この記事では、FP(ファイナンシャルプランナー)3級の難易度や合格率をはじめ、メリットや勉強方法などについて解説します。FP3級合格を目指す人は、ぜひ参考にしてください。
FP(ファイナンシャルプランナー)3級とは、正確には国家資格である「3級FP技能士」を指し、FPを目指すにあたっての入門資格となります。
ここではFP(ファイナンシャルプランナー)3級試験の概要について解説します。試験範囲や受検資格や受検地、受検手数料など参考にしてください。
FP(ファイナンシャルプランナー)3級は「日本FP協会」と「金融財政事情研究会(きんざい)」の2団体が実施しています。そのため、受検の申し込みをする際、どちらかの団体で受検するか選択する必要があります。ここでは項目ごとに2団体の試験概要を把握しましょう。大きく違うのは実技試験の科目のみとなります。合格率にも大きく違いがありますが、後ほどのこの理由を解説いたします。
FP協会 | きんざい | |
---|---|---|
試験範囲(学科) | ・ライフプランニングと資金計画 | 同左 |
・リスク管理 | ||
・金融資産運用 | ||
・タックスプランニング | ||
・不動産 | ||
・相続、事業承継 | ||
試験範囲(実技) | ・資産設計提案業務 | ・個人資産相談業務 |
・保険顧客資産相談業務 | ||
※どちらか1つを選択 | ||
合格点(学科) | 60点満点中36点以上 | 同左 |
合格点(実技) | 100点満点中60点以上 | 50点満点中30点以上 |
出題形式(学科) | 多肢選択方式(60問) | 同左 |
出題形式(実技) | 多肢選択方式(20問) | 多肢選択方式(15問) |
試験時間 | 学科:90分 | 学科:90分 |
実技:60分 | 実技:60分 | |
受験料※非課税 | 学科と実技:8,000円 | 同左 |
学科:4,000円 | ||
実技:4,000円 | ||
合格率(学科) | 約70~80% | 約50~70% |
合格率(実技) | 約80~90% | 約40~60% |
試験日程 | 随時(テストセンターにより異なります) | 同左 |
受検資格 | 特になし | 同左 |
※FP業務に従事している者または従事しようとしている者 | ||
受検地 | 全国のテストセンターから選択 | 同左 |
主催元 | 特定非営利活動法人日本ファイナンシャル・プランナーズ協会 | 一般社団法人 金融財政事情研究会 |
FP(ファイナンシャルプランナー)3級の受検資格は、「FP業務に従事している者または従事しようとしている者」と定められています。ただし、申し込みの際に特別な書類を添付する必要はないため、実際には誰でも受検可能です。金融、保険、不動産などの業界に関わる人だけでなく、学生や主婦も受検しています。

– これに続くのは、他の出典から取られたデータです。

[config.mk]
export PLATFORM = sky130hd
export DESIGN_NAME = connect_fork
export DESIGN_NICKNAME = d
export VERILOG_FILES = /design/src/rtl/connect_fork.sv
export SDC_FILE = /design/constraint.sdc
export NUM_CORES = 1
export LEC_CHECK = 0
export BUFFER_PORTS_ARGS = -buffer_cell sky130_fd_sc_hd__buf_2
export CORE_AREA = 10 10 148 150
export CTS_CLUSTER_SIZE = 10
export DETAILED_ROUTE_END_ITERATION = 10
export DIE_AREA = 0 0 158 160
export HOLD_SLACK_MARGIN = 0.02
export PLACE_DENSITY = 0.76
export SYNTH_ARGS = -nofsm -noshare
export SYNTH_HDL_FRONTEND = slang
export SYNTH_SLANG_ARGS = --single-unit
[constraint.sdc]
create_clock -name CLK -period 6.05 [get_ports CLK]
set_clock_uncertainty 0.05 [all_clocks]
set_input_delay 0.3025 -clock CLK [delete_from_list [all_inputs] [get_ports CLK]]
set_output_delay 0.3025 -clock CLK [all_outputs]
set_load 0.01 [all_outputs]
[src/rtl/connect_fork.sv]
// Routes one valid/ready input stream to CONNECT_NUM independent output channels,
// each backed by a 2-entry FIFO; out-of-range destinations are discarded and flagged on DROP.

module connect_fork_chan #(
  parameter int DATA_WIDTH = 32
) (
  input  logic                  clk,
  input  logic                  rst,
  input  logic                  i_push,
  input  logic [DATA_WIDTH-1:0] i_data,
  input  logic                  i_ready,
  output logic                  o_valid,
  output logic [DATA_WIDTH-1:0] o_data,
  output logic                  o_full
);
  logic [DATA_WIDTH-1:0] r_mem [2];
  logic                  r_wptr;
  logic                  r_rptr;
  logic [1:0]            r_cnt;
  logic                  w_push;
  logic                  w_pop;

  assign o_valid = (r_cnt != 2'd0);
  assign o_full  = (r_cnt == 2'd2);
  assign o_data  = r_mem[r_rptr];
  // No push while full, even if a pop happens on the same edge.
  assign w_push  = i_push && !o_full;
  assign w_pop   = o_valid && i_ready;

  always_ff @(posedge clk or posedge rst) begin
    if (rst) begin
      r_mem[0] <= '0;
      r_mem[1] <= '0;
      r_wptr   <= 1'b0;
      r_rptr   <= 1'b0;
      r_cnt    <= 2'd0;
    end else begin
      if (w_push) begin
        r_mem[r_wptr] <= i_data;
        r_wptr        <= ~r_wptr;
      end
      if (w_pop)
        r_rptr <= ~r_rptr;
      case ({w_push, w_pop})
        2'b10:   r_cnt <= r_cnt + 2'd1;
        2'b01:   r_cnt <= r_cnt - 2'd1;
        default: r_cnt <= r_cnt;
      endcase
    end
  end
endmodule

module connect_fork #(
  parameter int DATA_WIDTH  = 32,
  parameter int CONNECT_NUM = 3,
  parameter int DEST_WIDTH  = 2
) (
  input  logic                              CLK,
  input  logic                              RST,
  input  logic                              RECEIVE_VALID,
  input  logic [DATA_WIDTH-1:0]             RECEIVE_DATA,
  input  logic [DEST_WIDTH-1:0]             RECEIVE_DEST,
  output logic                              RECEIVE_READY,
  output logic [CONNECT_NUM-1:0]            SEND_VALID,
  output logic [DATA_WIDTH*CONNECT_NUM-1:0] SEND_DATA,
  input  logic [CONNECT_NUM-1:0]            SEND_READY,
  output logic                              DROP
);
  localparam int                  DEST_SPAN = 1 << DEST_WIDTH;
  localparam logic [DEST_WIDTH:0] CN        = CONNECT_NUM[DEST_WIDTH:0];

  logic [CONNECT_NUM-1:0] w_full;
  logic [DEST_SPAN-1:0]   w_full_pad;
  logic                   w_in_range;
  logic                   w_accept;
  logic                   r_drop;

  // Pad the full vector to the whole destination space so any DEST indexes safely.
  always_comb begin
    w_full_pad                  = '0;
    w_full_pad[CONNECT_NUM-1:0] = w_full;
  end

  assign w_in_range    = ({1'b0, RECEIVE_DEST} < CN);
  assign RECEIVE_READY = !w_in_range || !w_full_pad[RECEIVE_DEST];
  assign w_accept      = RECEIVE_VALID && RECEIVE_READY;
  assign DROP          = r_drop;

  always_ff @(posedge CLK or posedge RST) begin
    if (RST) r_drop <= 1'b0;
    else     r_drop <= w_accept && !w_in_range;
  end

  for (genvar i = 0; i < CONNECT_NUM; i++) begin : g_chan
    logic w_push;
    assign w_push = w_accept && w_in_range && (RECEIVE_DEST == DEST_WIDTH'(i));

    connect_fork_chan #(.DATA_WIDTH(DATA_WIDTH)) u_chan (
      .clk     (CLK),
      .rst     (RST),
      .i_push  (w_push),
      .i_data  (RECEIVE_DATA),
      .i_ready (SEND_READY[i]),
      .o_valid (SEND_VALID[i]),
      .o_data  (SEND_DATA[DATA_WIDTH*i +: DATA_WIDTH]),
      .o_full  (w_full[i])
    );
  end
endmodule

==> out/summary.log, run 1 <==
[yosys] asr flop ratio synth 1.00
[floorplan] Ports 141
[finish] most frequent cells in the layout mux2_2, dfrtp_1, buf_2, mux2_4, clkbuf_16
[cts] root buffer selected by CTS clkbuf_16
[yosys] synth top area cells dfrtp_1, mux2_2, mux2_4, xnor2_1, buf_2
[cts] Clock Latency Late Sink 0.50 ns
[cts] register clock-pin slew on the reported worst setup and hold paths 0.05 ns
[global_route] via count of the first global-routing pass 5958
[finish] summed area of non-filler cells in the final layout 10600 um^2
[sta] Period Utilization, post-route 0.414
[sta] final hold slack -0.0280 ns
[detailed_routing] drc violations 0
[yosys] largest area contributor in the synthesized netlist dfrtp_1
[global_route] initial antenna violation count 1
[sta] Hold Vio Cnt, Final 24
[floorplan] floorplan core area 19100 um^2
[detailed_routing] total wirelength of the detailed-routed design 20800 um
[placed_design] count of buffers from port buffering 140
[global_route] all-layer global routing usage 0.164
[yosys] fraction of the yosys area taken by sequential cells 0.565
[floorplan] overall die width 158 um
[setup_path] maximum fanout encountered on the critical timing path 17
[finish] most common cell after layout, fill and taps aside mux2_2
[run_status] result of the run complete, but fails checks
[cts] count of cells resized by post-cts repair 0
[cts] buffer count from post-CTS setup fixing 0
[finish] area growth from synthesis to final layout 16.4%
[global_route] maximum number of pins on one net before global-route repair 142
[yosys] gate count of the mapped netlist 577
[yosys] syn nets 620
[sta] Slew @ Worst Pin 1.03 ns
[detailed_routing] via-per-instance ratio 5.42
[cts] number of buffers created by CTS 24
[floorplan] Die Y-Extent 160 um
[cts] CTS tree done
[power] Pleak 4.93 nW
[flow_run] Max Cap Viol 0
[placed_design] HPWL reported at the end of detailed placement 13300 um
[sta] Fmax 0.400 GHz
[cts] Max H-tree Level 1
[setup_path] Setup crit start kind register
[setup_path] required time at the endpoint of the critical path 6.37 ns
[power] VDD IR max 0.259 mV
[detailed_routing] count of antenna-violating nets left after detailed routing 0
[cts] buffer levels on the longest clock path 3
[setup_path] nature of the critical path endpoint register
[finish] fraction of layout instances using a drive strength above 1 0.659
[run_status] violations in the final reports hold timing
[yosys] dominant synthesized flop cell dfrtp_1
[finish] final antenna diode count 0
[floorplan] effective utilization at floorplan 0.476
[worst_hold_path] classification of the worst-slack hold path primary input to asynchronous set/reset pin
[power] total power 0.00625 W
[yosys] number of enable-type register cells in the synthesized netlist 0
[detailed_routing] total number of vias 5163
[sta] final setup vio count 0
[finish] Post-Route Utilization 0.554
[yosys] flop and latch count out of synthesis 205
[sta] Max-Slew Margin vs Limit 0.307
[global_route] wire length of the first global-routing pass 33400 um
[floorplan] standard-cell rows 51
[sta] shortest period the worst path allows 2.50 ns
[placed_design] total placed instance area 9910 um^2
[detailed_routing] average wire per cell in the routed design 21.8 um
[power] total power per unit cell area 591 nW/um^2
[yosys] average instance area after synthesis 15.7 um^2
[detailed_routing] detailed router's first-iteration violation count 161
[global_route] remaining global-route overflow 0
[cts] cts hold-fix bufs 0
[sta] unrepaired setup endpoints after global routing false
[setup_path] worst reg-to-reg path cell count 4
[setup_path] critical path start-end classification register to register
[sta] Sum Neg Setup Slack 0 ns
[yosys] share of Yosys cell area claimed by the top area cell type 0.565
[cts] clock sink count 205
[finish] layout net count 755
[floorplan] total die area 25300 um^2
[yosys] number of synthesis warnings 0
[setup_path] data arrival time at the worst-slack endpoint 2.82 ns
[sta] Pins Over Slew Limit 0
[placed_design] gpl congestion 0.762
[detailed_routing] first-pass iteration count of the detailed router 4
[yosys] Synth cell types 32
[yosys] post-synth design cell area 9080 um^2
## final cells by class
type,count,area [um^2]
inverter,1,11.3
fill,1549,8510
multi-input combinational,335,3720
sequential,205,5130
timing repair buffer,145,738
tap,238,298
clock buffer,29,661
## worst paths after layout
path / end / start / slack (ns)
worst max-delay path: g_chan[0].u_chan.r_mem[48] / g_chan[0].u_chan.r_cnt[0] / 3.55
worst min-delay path: g_chan[1].u_chan.r_cnt[0] / RST / -0.03
worst max register to register: g_chan[0].u_chan.r_mem[48] / g_chan[0].u_chan.r_cnt[0] / 3.55
worst min register to register: g_chan[0].u_chan.r_cnt[1] / g_chan[0].u_chan.r_cnt[1] / 0.44
max in group asynchronous: g_chan[1].u_chan.r_mem[22] / RST / 4.53
min in group CLK: g_chan[2].u_chan.r_mem[20] / RECEIVE_DATA[20] / 0.06
## metrics by stage
stage          setup WS [ns]  cells
5_1_grt                 3.39    953
4_1_cts                 3.53    953
6_report                3.55    953
2_1_floorplan          0.102    577
3_5_place_dp            3.49    924
3_3_place_gp            3.65    924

受検手数料は、学科試験と実技試験のそれぞれで4,000円かかります。受検地は、申込の際に全国のテストセンターの中から指定できます。テストセンターによって受検可能な時間が異なります。また、年末年始等テストセンターの休止期間がありますのでご注意ください。
FP(ファイナンシャルプランナー)3級では、学科試験・実技試験ともに以下の6分野から出題されます。
「日本FP協会」でも「きんざい」でも、学科試験は多肢選択方式で行われ、3択問題が30問出題されます。60点満点中36点以上取ることができれば合格です。
ライフプランニングと資金計画 |
・論理、関連法規、手法 |
---|---|
リスク管理 |
・リスクマネジメント |
金融資産運用 |
・マーケット環境 |
タックスプランニング |
・税制と所得税のしくみ |
不動産 |
・見方、取引、法令上の規制 |
相続・事業承継 |
・贈与に関わる法律と税 |
日本FP協会 | きんざい |
---|---|
資産設計提案業務 | 個人資産相談業務 |
保険顧客資産相談業務 |
FP3級の実技試験では試験実施団体によって違いがあります。日本FP協会の実技試験では、「資産設計提案業務」に関する問題が20問出題されます。100点満点中60点以上の得点で合格です。一方、きんざいの実技試験では、「個人資産相談業務」または「保険顧客資産相談業務」のうち、受検者が選択したほうの問題が5題15問出題されます。50点満点中30点以上の得点で合格です。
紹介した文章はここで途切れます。